DALLAS BUYERS CLUB
Starring: Matthew McConaughey, Jared Leto, Jennifer Garner
Director: Jean-Marc Vallée
In Dallas Buyers Club, Matthew McConaughey plays a homophobic rodeo redneck who, after being diagnosed with Aids in 1985, becomes an inadvertent saviour of sorts for the LGBT community at the height of America's HIV/Aids crisis.
If that sounds improbable, wait until you realise that the perennially shirtless star of The Wedding Planner and Fool's Gold is now the odds-on favourite to walk away with a best actor Oscar next month.
While his recent parts in indie features such as Bernie, Killer Joe, Magic Mike and Mud are increasingly looking like the actor's first steps to become a future screen icon, McConaughey's complete immersion into the desperate yet defiant antihero - he reportedly shed some 17kg to attain the skeletal figure - has to be seen to be believed.

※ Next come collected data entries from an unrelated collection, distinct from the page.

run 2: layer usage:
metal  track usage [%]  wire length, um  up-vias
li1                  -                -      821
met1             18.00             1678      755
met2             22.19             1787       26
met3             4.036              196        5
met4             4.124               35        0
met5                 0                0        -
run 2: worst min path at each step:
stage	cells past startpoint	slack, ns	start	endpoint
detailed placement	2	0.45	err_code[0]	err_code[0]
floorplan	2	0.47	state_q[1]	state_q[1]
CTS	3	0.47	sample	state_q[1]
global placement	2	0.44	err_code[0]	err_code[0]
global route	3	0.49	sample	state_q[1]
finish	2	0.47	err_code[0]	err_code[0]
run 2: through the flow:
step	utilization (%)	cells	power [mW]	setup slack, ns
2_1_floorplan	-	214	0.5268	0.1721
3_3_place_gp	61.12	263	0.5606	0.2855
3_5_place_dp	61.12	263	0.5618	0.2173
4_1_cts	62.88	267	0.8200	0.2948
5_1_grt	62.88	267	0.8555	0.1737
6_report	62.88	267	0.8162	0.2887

The drama is based on the last years of real-life Texas electrician Ron Woodroof, who became HIV-positive through unprotected sex with a female drug user. It follows Woodroof as he comes to terms with his predicament and goes in search of the best medication for himself and, being the debt-ridden cowboy that he is, those who can pay.
Under the direction of French-Canadian filmmaker Jean-Marc Vallée ( C.R.A.Z.Y., The Young Victoria), Dallas Buyers Club doesn't dwell as much on Woodroof's misery as it plunges him into a rewarding journey of self-discovery. This is hardly your average terminal illness drama: the protagonist refuses to die - unless he can take down the establishment with him, too.

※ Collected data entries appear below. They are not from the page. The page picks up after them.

$ cat config.mk
export PLATFORM = sky130hd
export DESIGN_NAME = uart_key_rx
export DESIGN_NICKNAME = d
export VERILOG_FILES = /design/src/rtl/pong_pkg.sv /design/src/rtl/sync_2ff.sv /design/src/rtl/uart_key_rx.sv
export SDC_FILE = /design/constraint.sdc
export NUM_CORES = 1
export LEC_CHECK = 0
export ABC_AREA = 0
export CAP_MARGIN = 10
export CORE_AREA = 2 2 64 66
export CTS_CLUSTER_DIAMETER = 50
export CTS_CLUSTER_SIZE = 14
export DETAILED_ROUTE_END_ITERATION = 16
export DIE_AREA = 0 0 66 68
export PLACE_DENSITY_LB_ADDON = 0.05
export SLEW_MARGIN = 20
export SYNTH_ARGS = -nofsm -noshare
export SYNTH_HDL_FRONTEND = slang
export SYNTH_SLANG_ARGS = --single-unit
$ cat constraint.sdc
create_clock -name i_CLK -period 1.1 [get_ports i_CLK]
set_input_delay 0.165 -clock i_CLK [delete_from_list [all_inputs] [get_ports i_CLK]]
set_output_delay 0.165 -clock i_CLK [all_outputs]
set_load 0.05 [all_outputs]
$ cat src/rtl/pong_pkg.sv
// Shared PONG definitions: UART receiver state encoding, keyboard key codes and default bit timing.
package pong_pkg;

    localparam int DEFAULT_CLKS_PER_BIT = 217;

    localparam logic [7:0] KEY_W = 8'd119;
    localparam logic [7:0] KEY_S = 8'd115;
    localparam logic [7:0] KEY_O = 8'd111;
    localparam logic [7:0] KEY_L = 8'd108;

    typedef enum logic [2:0] {
        UART_IDLE  = 3'd0,
        UART_START = 3'd1,
        UART_DATA  = 3'd2,
        UART_STOP  = 3'd3,
        UART_BREAK = 3'd4
    } uart_state_t;

endpackage

$ cat src/rtl/sync_2ff.sv
// Two-flop synchronizer for asynchronous inputs; reset value selectable per use.
module sync_2ff #(
    parameter int               WIDTH     = 1,
    parameter logic [WIDTH-1:0] RESET_VAL = '0
) (
    input  logic             i_CLK,
    input  logic             i_RST_N,
    input  logic [WIDTH-1:0] i_async,
    output logic [WIDTH-1:0] o_sync
);

    logic [WIDTH-1:0] meta_q;
    logic [WIDTH-1:0] sync_q;

    always_ff @(posedge i_CLK or negedge i_RST_N) begin
        if (!i_RST_N) begin
            meta_q <= RESET_VAL;
            sync_q <= RESET_VAL;
        end else begin
            meta_q <= i_async;
            sync_q <= meta_q;
        end
    end

    assign o_sync = sync_q;

endmodule

$ cat src/rtl/uart_key_rx.sv
// 8N1 UART receiver for the PONG keyboard: mid-bit sampling, last good byte held on o_key_byte.
//
// state | meaning
// IDLE  | line idle high, waiting for a falling edge
// START | counting to mid start bit to confirm it is not a glitch
// DATA  | sampling 8 data bits LSB-first, one per bit period
// STOP  | sampling the stop bit; high publishes the byte, low flags a frame error
// BREAK | line stuck low after a bad frame; wait for it to return high
module uart_key_rx
    import pong_pkg::*;
#(
    parameter int CLKS_PER_BIT = DEFAULT_CLKS_PER_BIT
) (
    input  logic       i_CLK,
    input  logic       i_RST_N,
    input  logic       i_RX_serial,
    output logic [7:0] o_key_byte,
    output logic       o_key_valid,
    output logic       o_frame_err,
    output logic       o_busy
);

    localparam int CW = (CLKS_PER_BIT > 1) ? $clog2(CLKS_PER_BIT) : 1;
    localparam logic [CW-1:0] CNT_HALF = CW'((CLKS_PER_BIT - 1) / 2);
    localparam logic [CW-1:0] CNT_LAST = CW'(CLKS_PER_BIT - 1);

    logic        rst_n_int;
    logic        rx_s;

    uart_state_t state_q, state_d;
    logic [CW-1:0] clk_cnt_q, clk_cnt_d;
    logic [2:0]  bit_idx_q, bit_idx_d;
    logic [7:0]  shift_q, shift_d;
    logic [7:0]  key_byte_q, key_byte_d;
    logic        key_valid_q, key_valid_d;
    logic        frame_err_q, frame_err_d;

    // Reset asserts immediately but releases on a clock edge.
    sync_2ff #(
        .WIDTH     (1),
        .RESET_VAL (1'b0)
    ) u_rst_sync (
        .i_CLK   (i_CLK),
        .i_RST_N (i_RST_N),
        .i_async (1'b1),
        .o_sync  (rst_n_int)
    );

    sync_2ff #(
        .WIDTH     (1),
        .RESET_VAL (1'b1)
    ) u_rx_sync (
        .i_CLK   (i_CLK),
        .i_RST_N (rst_n_int),
        .i_async (i_RX_serial),
        .o_sync  (rx_s)
    );

    always_ff @(posedge i_CLK or negedge rst_n_int) begin
        if (!rst_n_int) begin
            state_q     <= UART_IDLE;
            clk_cnt_q   <= '0;
            bit_idx_q   <= '0;
            shift_q     <= '0;
            key_byte_q  <= '0;
            key_valid_q <= 1'b0;
            frame_err_q <= 1'b0;
        end else begin
            state_q     <= state_d;
            clk_cnt_q   <= clk_cnt_d;
            bit_idx_q   <= bit_idx_d;
            shift_q     <= shift_d;
            key_byte_q  <= key_byte_d;
            key_valid_q <= key_valid_d;
            frame_err_q <= frame_err_d;
        end
    end

    always_comb begin
        state_d     = state_q;
        clk_cnt_d   = clk_cnt_q;
        bit_idx_d   = bit_idx_q;
        shift_d     = shift_q;
        key_byte_d  = key_byte_q;
        key_valid_d = 1'b0;
        frame_err_d = 1'b0;

        case (state_q)
            UART_IDLE: begin
                clk_cnt_d = '0;
                if (!rx_s) begin
                    state_d = UART_START;
                end
            end

            UART_START: begin
                if (clk_cnt_q == CNT_HALF) begin
                    clk_cnt_d = '0;
                    if (!rx_s) begin
                        state_d   = UART_DATA;
                        bit_idx_d = '0;
                    end else begin
                        state_d = UART_IDLE;
                    end
                end else begin
                    clk_cnt_d = clk_cnt_q + CW'(1);
                end
            end

            UART_DATA: begin
                if (clk_cnt_q == CNT_LAST) begin
                    clk_cnt_d          = '0;
                    shift_d[bit_idx_q] = rx_s;
                    if (bit_idx_q == 3'd7) begin
                        state_d = UART_STOP;
                    end else begin
                        bit_idx_d = bit_idx_q + 3'd1;
                    end
                end else begin
                    clk_cnt_d = clk_cnt_q + CW'(1);
                end
            end

            UART_STOP: begin
                if (clk_cnt_q == CNT_LAST) begin
                    clk_cnt_d = '0;
                    if (rx_s) begin
                        key_byte_d  = shift_q;
                        key_valid_d = 1'b1;
                        state_d     = UART_IDLE;
                    end else begin
                        frame_err_d = 1'b1;
                        state_d     = UART_BREAK;
                    end
                end else begin
                    clk_cnt_d = clk_cnt_q + CW'(1);
                end
            end

            UART_BREAK: begin
                clk_cnt_d = '0;
                if (rx_s) begin
                    state_d = UART_IDLE;
                end
            end

            default: begin
                state_d   = UART_IDLE;
                clk_cnt_d = '0;
            end
        endcase
    end

    assign o_key_byte  = key_byte_q;
    assign o_key_valid = key_valid_q;
    assign o_frame_err = frame_err_q;
    assign o_busy      = (state_q != UART_IDLE);

endmodule

# Word level (Yosys, flattened, before mapping)
# Index checks and enable logic that the tools add are counted.
dict set report op_classes {
  n_addsub 2
  magnitude_cmp 2
  eq_ne 15
  n_mux 26
  reduce_logical 9
}
# op count
set op_table {}
lappend op_table {{two-way mux 3 bit} 11}
lappend op_table {{two-way mux 8 bit} 2}
lappend op_table {{case mux 8 bit (2 select lines)} 1}
lappend op_table {{case mux 3 bit (5 select lines)} 1}
lappend op_table {{!= test 2 bit (second input constant)} 7}
lappend op_table {{adder 8 x 1 -> 8 bit (second input constant)} 1}
lappend op_table {{bitwise mux 8 bit} 1}
lappend op_table {{equality test 8 x 7 -> 1 bit (second input constant)} 1}
lappend op_table {{equality test 8 bit (second input constant)} 1}
lappend op_table {{two-way mux 1 bit} 7}
lappend op_table {{equality test 3 x 2 -> 1 bit (second input constant)} 2}
lappend op_table {{equality test 3 bit (second input constant)} 2}
lappend op_table {{case mux 3 bit (2 select lines)} 1}
lappend op_table {{AND reduction 6 bit} 1}
lappend op_table {{AND reduction 5 bit} 1}
lappend op_table {{< comparator 3 x 4 -> 1 bit (second input constant)} 1}
lappend op_table {{adder 3 x 1 -> 3 bit (second input constant)} 1}
lappend op_table {{demux 1 bit (select 3 bit)} 1}
lappend op_table {{equality test 3 x 1 -> 1 bit (second input constant)} 1}
lappend op_table {{>= comparator 3 x 1 -> 1 bit (second input constant)} 1}
lappend op_table {{logical NOT 3 bit} 1}
lappend op_table {{AND reduction 3 bit} 1}
lappend op_table {{nonzero test 3 bit} 1}
lappend op_table {{two-way mux 2 bit} 1}
lappend op_table {{5 further kinds} 5}
dict set report totals {
  ff_bits 36
  input_bits 3
  out_inout_bits 11
}

# Logic depth before layout (Yosys ltp)
# Gate-level depths: netlist (run 1).
dict set report depth {
  word_depth 5
  mapped_depth 7
}

# Modules after synthesis
# From an unflattened synthesis (run 1), not the netlist that was laid out.
dict set report hier_totals {
  cells_unflattened 132
  hier_area_um2 1625.3
}
# module n_inst cells_per_inst area_each_um2 seq_area_each_um2
set by_module_without_submodules {}
lappend by_module_without_submodules {uart_key_rx 1 128 1522.7 800.8}
lappend by_module_without_submodules {{sync_2ff (u_rx_sync)} 1 2 52.6 52.6}
lappend by_module_without_submodules {{sync_2ff (u_rst_sync)} 1 2 50.0 50.0}

# Least setup slack after synthesis (run 1)
# No wires, ideal clock.
dict set report synth_timing {
  path_type {register to register}
  startpoint {register clk_cnt_q[0]}
  endpoint {register state_q[0]}
  setup_ns 0.125
  t_arrival_ns 1.818
  t_required_ns 0.975
  setup_slack_ns -0.843
  path_stages_with_launch 8
  n_path_buf 1
  period_less_slack_ns 1.943
  path_cell_list {dfrtp_1 inv_1 ha_1 or3b_2 nor2_1 o32a_2 buf_4 mux2_2}
}
dict set report synth_between {
  elab_chain_cells 3
}
# element line
set synth_rtl {}
lappend synth_rtl {{start, declared} uart_key_rx.sv:31} ;# logic [CW-1:0] clk_cnt_q, clk_cnt_d;
lappend synth_rtl {{start signal, assigned} uart_key_rx.sv:70} ;# clk_cnt_q <= clk_cnt_d;
lappend synth_rtl {{equality test 8 bit or equality test 8 x 7 -> 1 bit (tied branches)} {uart_key_rx.sv:111, uart_key_rx.sv:125, uart_key_rx.sv:97}}
lappend synth_rtl {{!= test 2 bit (no source line)} --}
lappend synth_rtl {{AND reduction 6 bit (no source line) *} --}
lappend synth_rtl {{end signal, assigned} uart_key_rx.sv:69} ;# state_q <= state_d;
lappend synth_rtl {{end, declared} uart_key_rx.sv:30} ;# uart_state_t state_q, state_d;
# Every way passes the cells marked *; elsewhere a longest branch is shown, timed or not.
# A chain may end at the register's enable or synchronous reset.

# Worst setup path after layout (run 1)
dict set report layout_timing {
  startpoint {register clk_cnt_q[0]}
  endpoint {register shift_q[3]}
}
dict set report layout_between {
  elab_chain_cells 2
}
# element line
set layout_rtl {}
lappend layout_rtl {{equality test 8 bit} uart_key_rx.sv:111} ;# if (clk_cnt_q == CNT_LAST) begin
lappend layout_rtl {{AND reduction 2 bit (no source line)} --}
lappend layout_rtl {{end signal, assigned} uart_key_rx.sv:72} ;# shift_q <= shift_d;
lappend layout_rtl {{end, declared} uart_key_rx.sv:33} ;# logic [7:0] shift_q, shift_d;
# Every way passes these cells.

==> impl_summary.log, run 1 <==
INFO  metric yosysTopAreaCellShare = 51.6%
INFO  metric share_of_cells_above_drive_strength_1 = a little over half
INFO  metric ir_drop_worst_case_vdd = 0.947 mV
INFO  metric netlist_area = 1650 µm²
INFO  metric htree_num_levels = 2
INFO  metric cp-start-kind = flip-flop
INFO  metric startpoint = clk_cnt_q[0]$_DFF_PN0_
INFO  metric timing.max_cap.violations = 0
INFO  metric ctsRootBufferMaster = clkbuf_8
INFO  metric p_sw = approximately 1.0 mW
INFO  metric cts_sinks = 36
INFO  metric synth_seq_area_share = 54.8%
INFO  metric r2r_slack = -700 ps
INFO  metric vias_per_cell = 5.00
INFO  metric die_area = 4490 µm²
INFO  metric placeableCoreArea = 3860 µm²
INFO  metric fin_nets = 202
INFO  metric grt_util_all_layers = a little under a fifth
INFO  metric synth_fp_nets = 144
INFO  metric initialDrtViolationCount = 60
INFO  metric drt-wirelength-per-cell = ~14 µm
INFO  metric layout.cells.most_common = dfrtp_1
INFO  metric critPathRequiredTime = 1280 ps
INFO  metric share_comb_of_total_power = between 20% and 30%
INFO  metric hold_viol = 0
INFO  metric run_status = complete, but fails checks
INFO  metric crit_path_max_fanout = 4
INFO  metric drt_drc_violations_left = 0
INFO  metric synth.avg_cell_area = 12.0 µm²
INFO  metric yosys_warnings = 0
INFO  metric post-route-util = 64.9%
INFO  metric gp_congestion = 0.814
INFO  metric timing.critical_path.to_type = flip-flop
INFO  metric finClkSkew = 4.42 ps
INFO  metric number_of_iterations_in_the_first_detailed_routing_pass = 4
INFO  metric sw_frac_of_total = between 30% and 40%
INFO  metric p_int = 2.40 mW
INFO  metric tritoncts = built
INFO  metric ctsLongestPathBuffers = 2
INFO  metric grt_pass1_vias = 1312
INFO  metric dp_worst_setup_slack = -758 ps
INFO  metric multi_input_comb_area = 813 µm²
INFO  metric design_power_total = approximately 3.4 mW
INFO  metric setup_ws = -704 ps
INFO  metric synthCells = 137
INFO  metric layout_common_cells = dfrtp_1 (33), buf_4 (32), buf_12 (12)
INFO  metric cts_buffers = 5
INFO  metric worst_ep_arrival_time = between 1500 and 2000 ps
INFO  metric report.final.setup_viol = 33
INFO  metric antenna-diode-count = 0
INFO  metric number_of_ports_placed_on_the_die_boundary = 14
INFO  metric post_synth_main_area_contributors = dfrtp_1 (52%), mux2_2 (9.6%), dfstp_2 (3.2%), nor2_1 (3.2%), ha_1 (3.0%)
INFO  metric reg2reg_depth = 8
INFO  metric setup.worst_path.class = reg -> reg
INFO  metric placementRows = 23
INFO  metric power_per_cell_area = 1370 nW/µm²
INFO  metric power_frac_seq = 42.6%
INFO  metric slew_violations = 0
INFO  metric grt_first_pass_wirelength = 6.00 mm
INFO  metric p_leak = 1.20 nW
INFO  metric postRouteAntennaNets = 0
INFO  metric min_period = 1800 ps
INFO  metric antenna_found_initial = 0
INFO  metric holdWs = 20.5 ps
INFO  metric achievable_frequency = ~550 MHz
INFO  metric violations = negative setup slack
INFO  metric grt.overflow.total = 0
INFO  metric routed-via-count = 1231
INFO  metric die_y = 68 µm
INFO  metric fp.dieW = 66 µm
INFO  metric clk-insertion-delay-late = approximately 300 ps
INFO  metric worstHoldPathType = in -> async
INFO  metric clock_power_share = 27.5%
INFO  metric synthesized_flop_and_latch_total = 36
INFO  metric drt_wl_total = 3.54 mm
INFO  metric critical_path.reg2reg.startpoint = clk_cnt_q[0]$_DFF_PN0_
INFO  metric min_period_over_period = 164%
INFO  metric ff_latch_area = a little over 900 µm²
INFO  metric clkTransAtPathRegs = 70 ps
INFO  metric finalInstanceArea = about 2500 µm²
INFO  metric timing.rr.end = shift_q[3]$_DFFE_PN0P_
INFO  metric grt_start_max_net_pins = 20
INFO  metric num-fill-cells = 292
INFO  metric detailed_place_hpwl = about 2.4 mm
INFO  metric area.growth.synth_to_final = 51.8%
INFO  metric floorplan.initialDensity = 42.8%
INFO  metric port_buffer_cells = 13
INFO  metric rsz0062_at_grt = yes
INFO  metric postPlaceCellArea = 2210 µm²
INFO  metric synth_area_leader_cell = dfrtp_1
INFO  metric synth.distinct_cells = 36
## layout make-up
type / count / area share (%)
multi-input combinational: 90 / 32.5
inverter: 7 / 1.05
clock inverter: 3 / 0.750
clock buffer: 5 / 2.75
tap: 50 / 2.50
sequential: 36 / 36.1
timing repair buffer: 55 / 24.3
## what timing repair did
item / 4_1_cts / 5_1_grt
endpoints found under the setup margin: 33 / 33
gates cloned: 0 / 0
hold buffers: 0 / 0
setup buffers: 5 / 4
pin swaps: 8 / 6
hold endpoints to repair: 0 / 0
resized for setup: 26 / 15
## worst max-delay path: stages, from the launching register on
cell and delay (ps):
dfrtp_1 390, inv_2 80, ha_4 140, nand4b_4 90, buf_6 130, nor4_4 290, buf_4 190, nand4_1 100
mux2_2 280
## registers in the layout (all words and copies together) (netlist names)
signal / cells
clk_cnt_q: 8
o_key_byte: 8
shift_q: 8
bit_idx_q: 3
state_q: 3
o_frame_err: 1
o_key_valid: 1
u_rst_sync.meta_q: 1
u_rst_sync.o_sync: 1
u_rx_sync.meta_q: 1
u_rx_sync.o_sync: 1
## Yosys cell counts (all sizes together)
master,instances
dfrtp,34
mux2,17
nor2,14
inv,7
nand3,6
nand4,6
nand2,5
ha,4
o21ai,4
xor2,4
a21oi,3
and4,3
buf,3
nand2b,3
nor3,3
nor4,3
dfstp,2
o32a,2
or3,2
xnor2,2
and2,1
and3,1
clkbuf,1
conb,1
nand3b,1
nand4b,1
nor2b,1
o21a,1
or2,1
or3b,1
## routing by layer
metal	wire length (µm)	GRT usage, %
met1	1530	22.1
met2	1750	30.3
met3	157	6.74
met4	98	8.67
met5	0	0
## power by group through the flow
| stage | registers [mW] | clock network, mW | logic (mW) |
|---|---|---|---|
| 2_1_floorplan | 1.47 | 0 | 0.502 |
| 6_report | 1.46 | 0.946 | 1.03 |
| 3_3_place_gp | 1.47 | 0 | 0.765 |
| 5_1_grt | 1.47 | 1.04 | 1.12 |
| 3_5_place_dp | 1.48 | 0 | 0.772 |
| 4_1_cts | 1.45 | 0.982 | 0.907 |
## kinds of logic after synthesis
group                      after synthesis  share of synthesized area [%]
adders and majority gates                4                           3.04
muxes                                   17                           11.6
DFF                                     36                           54.8
buffers and inverters                   11                           3.26
other                                    1                          0.227
xor gates and xnor gates                 6                           3.19
AOI/OAI and AO/OA                       10                           3.95
and+or+nand+nor                         52                           20.0
## through the flow
| step | TNS (ps) | std cells |
|---|---|---|
| floorplan | -17790 | 137 |
| global placement | -19080 | 230 |
| detailed placement | -19890 | 230 |
| CTS | -19810 | 243 |
| global route | -21360 | 246 |
| finish | -19070 | 246 |
## worst max path at each step
stage                                           end  depth (start not counted)  slack (ps)
final                        shift_q[3]$_DFFE_PN0P_                          8        -700
after global routing         shift_q[3]$_DFFE_PN0P_                          8        -790
after CTS                 o_key_byte[4]$_DFFE_PN0P_                          7        -700
after detailed placement     shift_q[3]$_DFFE_PN0P_                          8        -760
after global placement       shift_q[2]$_DFFE_PN0P_                          7        -690
after floorplan           o_key_byte[0]$_DFFE_PN0P_                          6        -750
Power figures use the tool's default switching activity.
==> inputs of run 2 (changes only) <==
CORE_AREA = 2 2 53 80   (was 2 2 64 66)
DIE_AREA = 0 0 55 82   (was 0 0 66 68)
==> run 2 against run 1 <==
  * The run still ends with negative setup slack left
  * Hold slack better by 13 ps
  * Utilization up 0.63 points
  * Combinational power up 7%
  * Global-route usage down 0.83 points
  * Non-clock buffer count down 3
  * Routed wire length up 1.4%
  * Maximum frequency down 0.50%
  * Critical path depth down 1
  * Via count about the same
  * First-iteration DRC count down 72%
  * Critical path type unchanged
  * Critical endpoint is now o_key_byte[3]$_DFFE_PN0P_
  * Largest cell class unchanged
  * Highest routed layer unchanged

After bribing a hospital janitor for new drug azidothymidine (better known as AZT), which is still in trials, Woodroof soon finds an effective, experimental drug cocktail prescribed by a disbarred American doctor in Mexico. Soon, he's smuggling these unapproved drugs across the border like a true entrepreneur.
Charting the dying man's trailblazing endeavours to break laws and save lives, Dallas Buyers Club occasionally feels too simplistic to be a historical account. This is partly exemplified by Jennifer Garner's sympathetic medico, Dr Eve Saks, who readily and unreservedly buys into Woodroof's theory that high doses of AZT are killing patients amid wilful ignorance of pharmaceutical companies and the authorities.
Far more fascinating is Jared Leto's turn as the HIV-positive and drug-addicted transvestite Rayon, who becomes Woodroof's greatest emotional support and business partner in crime. Perhaps better known recently as the frontman of rock band 30 Seconds to Mars, the actor-musician's first film outing in years injects a delicate blend of humanity and flamboyance into the proceedings.
As a topical drama, Dallas Buyers Club is unlikely to be canonised in the same way that 12 Years a Slave has been on the subject of slavery. What will live on, though, is the complex and committed roles played by both McConaughey and Leto. Surely, two of the year's best performances.